Hi guys! I’ve been itching to write this post for a few days, but just now have access to my computer! Phew!
After my eyelid mini-surgery, and really for like a month before that, I wasn’t supposed to wear eye makeup. To a lot of you, this might sound like no big deal, major eye-roll-inducing, #firstworldproblems, but hear me out.
I am not the girl that must wear a full face of makeup everywhere I go. I will definitely run to the grocery store, hang out with friends, go to the gym, etc. without wearing any makeup. So I think in my mind I assumed I was 100% comfortable without makeup on in almost all situations. (Wrong, Caitlin.)
The crazy thing is that I could only not wear EYE make up. But without just that one component, I felt so much less feminine, pretty, and confident. I noticed this especially in situations where I was seeing people that I see less frequently, situations where I felt a little uncomfortable, and times when I would normally be all dolled up. I think God decided I needed this procedure right before the holidays to teach me something. 😉
I felt paranoid that people would wonder why I wasn’t wearing makeup, think I looked different/weird, and that something must be wrong. (Especially after most of the swelling/bruising went away and I just looked kind of tired.)
Reality check: I’m sure that the lack of eye makeup on my face didn’t alarm anyone. Did anyone even notice? Probably not. So why would I worry about it?

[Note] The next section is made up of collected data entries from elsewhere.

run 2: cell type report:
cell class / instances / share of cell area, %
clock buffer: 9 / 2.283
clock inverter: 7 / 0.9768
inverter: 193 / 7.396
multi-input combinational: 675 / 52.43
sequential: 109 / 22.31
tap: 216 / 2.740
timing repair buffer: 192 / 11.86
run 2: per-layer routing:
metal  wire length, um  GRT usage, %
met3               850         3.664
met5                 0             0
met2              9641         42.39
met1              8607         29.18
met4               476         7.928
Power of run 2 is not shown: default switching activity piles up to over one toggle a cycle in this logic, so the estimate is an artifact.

Reflecting on those feelings now serves as a little bit of a wake-up call, because COME ON. It’s eye makeup. Colored powder you wipe on your eyelids, black jelly liquid to coat on your eyelashes, and bright creamy concealer to cover up dark circles. NO BIG DEAL, right?
We shouldn’t rely on makeup for our confidence, like, ever. Because when you really think about it, it’s pretty silly. Plus, our confidence should not be rooted in what we look like in the first place. Feel confident because you make people smile, are a trustworthy confidant, are intelligent, etc. etc. etc. That’s what really matters.
With that being said, I will most definitely keep wearing makeup. And I will allow myself to feel a little bit more confident when I put makeup on. But I hope that I can remember that I am pretty without mascara and concealer. I don’t want to keep saying, “Oh I’m ugly today” or “Sorry I look gross/like a boy” when I see a friend when I don’t have makeup on. Because even though I’m “okay” with it, and I’m just “joking”, negative thoughts and words are negative thoughts and words. Which have no place in my life!
When I have daughters one day I want to teach them that they are pretty when they don’t have makeup on because God created them in his image. And I want them to know they don’t need to apologize for having a bare face. (Even if they inherit my non-existent eyebrows.)I hope you can learn something from my little no-makeup experience. I sure did! I’m going to remind myself that I’m pretty without makeup 0n, and that my worth really lies in something other than outside appearance.
Let’s be confident and happy in 2017, with or without our beloved mascara.